Em 16 das 22 questões dessa parte da prova, a Unifil teve rendimentos acima do registrado pelos cursos nota máxima. A diferença foi mais de 50% superior em cinco questões e, em duas delas, todos seus 44 alunos na prova gabaritaram, enquanto o nível de acerto não chegou a 40% nas outras graduações no topo da avaliação.

“Em face aos resultados das análises estatísticas, considera-se que há indícios de vazamento de gabarito das questões do Enade 2019, da área de avaliação Biomedicina”, diz o parecer 133 do Inep.

O ministro ainda voltou a Londrina em 22 de novembro, um domingo. Participou de outros dois cultos ao lado do pastor Osni.

No dia seguinte a essa viagem, Ribeiro convocou reunião, fora da agenda pública, para tratar do tema. A convocação para o encontro, com a cúpula do MEC e do Inep, em 23 de novembro, tinha o título “ENAD-UNIFIL (Biomedicina)” [sic].

Em paralelo à apuração do Inep, a Seres (Secretaria de Regulação e Supervisão da Educação Superior) do MEC determinou que uma comissão de avaliadores fosse à Unifil para uma segunda análise em dezembro.

Mas o próprio secretário da Seres na ocasião, Danilo Dupas Ribeiro, foi enviado para acompanhar pessoalmente o procedimento. Dupas Ribeiro esteve na Unifil em 15 de dezembro.

Foi a única viagem oficial que ele fez nos seis meses em que respondeu pela Seres. Consultados, dois ex-titulares da subpasta estranharam a presença do secretário na supervisão.

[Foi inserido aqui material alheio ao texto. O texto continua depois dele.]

--- config.mk ---
export PLATFORM = sky130hd
export DESIGN_NAME = nt_end_flat
export DESIGN_NICKNAME = d
export VERILOG_FILES = /design/src/hw/dsl_frame_pkg.sv /design/src/hw/dsl_link_if.sv /design/src/hw/nt_end.sv /design/src/hw/lt_end.sv /design/src/flat_wrapper.sv
export SDC_FILE = /design/constraint.sdc
export NUM_CORES = 1
export LEC_CHECK = 0
export BUFFER_PORTS_ARGS = -buffer_cell sky130_fd_sc_hd__buf_2
export CORE_ASPECT_RATIO = 0.7
export CORE_MARGIN = 5
export CORE_UTILIZATION = 47
export CTS_BUF_LIST = sky130_fd_sc_hd__clkbuf_4 sky130_fd_sc_hd__clkbuf_8
export CTS_CLUSTER_DIAMETER = 60
export DETAILED_ROUTE_END_ITERATION = 16
export GPL_TIMING_DRIVEN = 0
export PLACE_DENSITY = 0.7
export SLEW_MARGIN = 20
export SYNTH_ARGS = -nofsm -noshare
export SYNTH_HDL_FRONTEND = slang
export SYNTH_SLANG_ARGS = --single-unit
--- constraint.sdc ---
create_clock -name clk_sys -period 4.1 [get_ports clk_sys]
set_input_delay 0.41 -clock clk_sys [delete_from_list [all_inputs] [get_ports clk_sys]]
set_output_delay 0.41 -clock clk_sys [all_outputs]
set_load 0.01 [all_outputs]
--- src/hw/dsl_frame_pkg.sv ---
package dsl_frame_pkg;
    // Frame layout in bit indices, sync first, stuffing last
    localparam logic [13:0] SYNC_WORD = 14'h2a08;
    localparam logic [3:0] SYNC_MSB = 4'hd;
    localparam logic [13:0] EOC_POS = 14'h000e;
    localparam logic [13:0] CRC_POS = 14'h001b;
    localparam logic [13:0] IND_POS = 14'h0021;
    localparam logic [13:0] PAY_POS = 14'h0030;
    localparam logic [13:0] OVH_LAST = 14'h002f;
    localparam logic [13:0] FRAME_LAST = 14'h3653;
    localparam logic [13:0] STUFF_LAST = 14'h3657;
    localparam logic [13:0] RX_IDLE = 14'h3fff;
    localparam logic [3:0] STUFF_PAT = 4'ha;
    localparam logic [1:0] STUFF_MSB = 2'h3;
    // Check code generator x^6 + x + 1
    localparam logic [5:0] CRC_POLY = 6'h03;
    localparam logic [5:0] CRC_INIT = 6'h00;
    // Scrambler order and direction taps
    localparam int SCR_ORDER = 23;
    localparam int TAP_NT2LT = 18;
    localparam int TAP_LT2NT = 5;
    // Indicator field, 15 bits, sent MSB first
    localparam logic [14:0] IND_IDLE = 15'h7fff;
    localparam int IND_LOSD = 14;
    localparam int IND_FEBE = 13;
    localparam int IND_PS1 = 12;
    localparam int IND_PS2 = 11;
    localparam int IND_BPV = 10;
    localparam int IND_HRP = 9;
    localparam int IND_RRBE = 8;
    localparam int IND_RCBE = 7;
    localparam int IND_RTA = 6;
    localparam int IND_REGA = 5;
    localparam int IND_RDY = 4;
    localparam int FIFO_DEPTH = 16;

    // One serial step of the check-code division
    function automatic logic [5:0] crc6_step(input logic [5:0] r, input logic b);
        logic fb;
        fb = b ^ r[5];
        return {r[4:0], 1'b0} ^ (fb ? CRC_POLY : CRC_INIT);
    endfunction : crc6_step
endpackage : dsl_frame_pkg

--- src/hw/dsl_link_if.sv ---
`timescale 1ns/1ps
`default_nettype none
// One serial bit stream each way, frame start marked with the first sync bit
interface dsl_link_if;
    logic lt2nt_bit;
    logic lt2nt_sof;
    logic nt2lt_bit;
    logic nt2lt_sof;
    modport lt_end (output lt2nt_bit, output lt2nt_sof, input nt2lt_bit, input nt2lt_sof);
    modport nt_end (output nt2lt_bit, output nt2lt_sof, input lt2nt_bit, input lt2nt_sof);
endinterface : dsl_link_if
`default_nettype wire

--- src/hw/nt_end.sv ---
// How it works
// RULE1 - Unassigned overhead bits are sent as ONE
// RULE2 - Every frame opens with the fixed sync word
// RULE3 - No application signal clears loss indicator next frame
// RULE4 - Local check mismatch clears far-end error bit
// RULE5 - Far-end error bit ONE without a new failure
// RULE6 - Thirteen maintenance bits per frame reach handler
// RULE7 - Check covers frame minus sync, check, stuffing
// RULE8 - Divide by x^6+x+1, highest coefficient first
// RULE9 - First frame check bits may be arbitrary
// RULE10 - Network terminal sends two-bit power status code
// RULE11 - Code violation in frame clears next violation bit
// RULE12 - Repeater clears presence bit, terminals send ONE
// RULE13 - Repeater line-side check error clears first bit
// RULE14 - Repeater terminal-side check error clears second bit
// RULE15 - Network terminal alarm bit low while alarm pending
// RULE16 - Repeater alarm bit low while alarm pending
// RULE17 - Stuffing is zero or two quats, unscrambled
// RULE18 - Ready indicator low only when ready to receive
// RULE19 - Scramble all but sync and stuffing bits
// RULE20 - Taps 23/18 toward line, 23/5 toward network
// RULE21 - Receiver descrambles with the same direction taps
// RULE22 - Receiver compares remainder with next frame's check
`timescale 1ns/1ps
`default_nettype none

// Synchronous FIFO; ready is registered so the source sees back-pressure
module dsl_fifo
    import dsl_frame_pkg::*;
#(
    parameter int WIDTH = 1,
    parameter int DEPTH = FIFO_DEPTH
) (
    input wire logic clk_sys,
    input wire logic rst,
    input wire logic [WIDTH-1:0] in_data,
    input wire logic in_valid,
    output logic in_ready,
    output logic [WIDTH-1:0] out_data,
    output logic out_valid,
    input wire logic out_ready
);
    localparam int AW = $clog2(DEPTH);
    logic [WIDTH-1:0] mem [DEPTH];
    logic [AW-1:0] wr_reg;
    logic [AW-1:0] rd_reg;
    logic [AW:0] count_reg;
    logic [AW:0] count_next;
    logic push;
    logic pop;

    assign out_valid = (count_reg != '0);
    assign out_data = mem[rd_reg];
    assign push = in_valid && in_ready;
    assign pop = out_valid && out_ready;

    // Occupancy and pointers
    always_comb begin
        count_next = count_reg;
        if (push && !pop) begin
            count_next = count_reg + 1'b1;
        end else if (pop && !push) begin
            count_next = count_reg - 1'b1;
        end
    end

    always_ff @(posedge clk_sys) begin
        if (rst) begin
            wr_reg <= '0;
            rd_reg <= '0;
            count_reg <= '0;
            in_ready <= 1'b0;
        end else begin
            if (push) wr_reg <= wr_reg + 1'b1;
            if (pop) rd_reg <= rd_reg + 1'b1;
            count_reg <= count_next;
            in_ready <= (count_next != (AW+1)'(DEPTH));
        end
    end

    // Storage has no reset; only valid words are ever read
    always_ff @(posedge clk_sys) begin
        if (push) mem[wr_reg] <= in_data;
    end
endmodule : dsl_fifo

// Self-synchronising scrambler or descrambler, order 23
module dsl_scrambler
    import dsl_frame_pkg::*;
#(
    parameter int TAP = TAP_NT2LT,
    parameter bit DESCR = 1'b0
) (
    input wire logic clk_sys,
    input wire logic rst,
    input wire logic en,
    input wire logic in_bit,
    output logic out_bit
);
    logic [SCR_ORDER-1:0] hist_reg;

    assign out_bit = in_bit ^ hist_reg[TAP-1] ^ hist_reg[SCR_ORDER-1]; // RULE20 RULE21

    // History holds line bits, so both ends lock without a shared seed
    always_ff @(posedge clk_sys) begin
        if (rst) begin
            hist_reg <= '0;
        end else if (en) begin
            hist_reg <= {hist_reg[SCR_ORDER-2:0], DESCR ? in_bit : out_bit};
        end
    end
endmodule : dsl_scrambler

Nessa operação, avaliadores analisam, por exemplo, o desempenho dos estudantes no curso, comparam a grade com o que caiu no Enade e podem falar com ex-alunos. Um dos membros da comissão afirmou à Folha que tudo foi feito com seriedade. Essa supervisão não contempla, no entanto, a análise estatística de desempenho como a realizada pelo Inep.

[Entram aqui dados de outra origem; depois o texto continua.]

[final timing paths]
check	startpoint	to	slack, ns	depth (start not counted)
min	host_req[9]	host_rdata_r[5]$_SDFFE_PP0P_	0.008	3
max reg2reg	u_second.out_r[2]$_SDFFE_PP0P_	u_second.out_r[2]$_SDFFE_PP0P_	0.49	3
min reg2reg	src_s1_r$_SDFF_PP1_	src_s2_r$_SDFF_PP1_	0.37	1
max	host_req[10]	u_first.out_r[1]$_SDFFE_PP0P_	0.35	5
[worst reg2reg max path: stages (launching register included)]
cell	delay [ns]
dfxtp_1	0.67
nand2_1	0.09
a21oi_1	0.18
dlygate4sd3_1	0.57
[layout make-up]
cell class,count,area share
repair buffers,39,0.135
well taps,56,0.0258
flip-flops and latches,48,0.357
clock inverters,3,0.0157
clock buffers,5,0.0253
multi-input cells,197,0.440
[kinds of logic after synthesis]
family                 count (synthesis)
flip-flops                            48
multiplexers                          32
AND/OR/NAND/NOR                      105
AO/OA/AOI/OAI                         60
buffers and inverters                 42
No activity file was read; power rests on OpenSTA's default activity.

A reportagem fez contato com seis diplomados em biomedicina na Unifil em 2019. Três concordaram conceder entrevista mas interromperam a conversa quando avisados sobre o tema.

O processo na Seres acabou concluído de forma favorável à Unifil em 27 de janeiro. A subpasta determinou a divulgação dos resultados, o que ocorreu em 12 de fevereiro.

O ministro demitiu Alexandre Lopes da presidência do Inep em 26 de fevereiro. Nomeou, no mesmo dia, o próprio Danilo Dupas Ribeiro para o cargo. ?O Inep foi questionado e não retornou. Alexandre Lopes também não respondeu.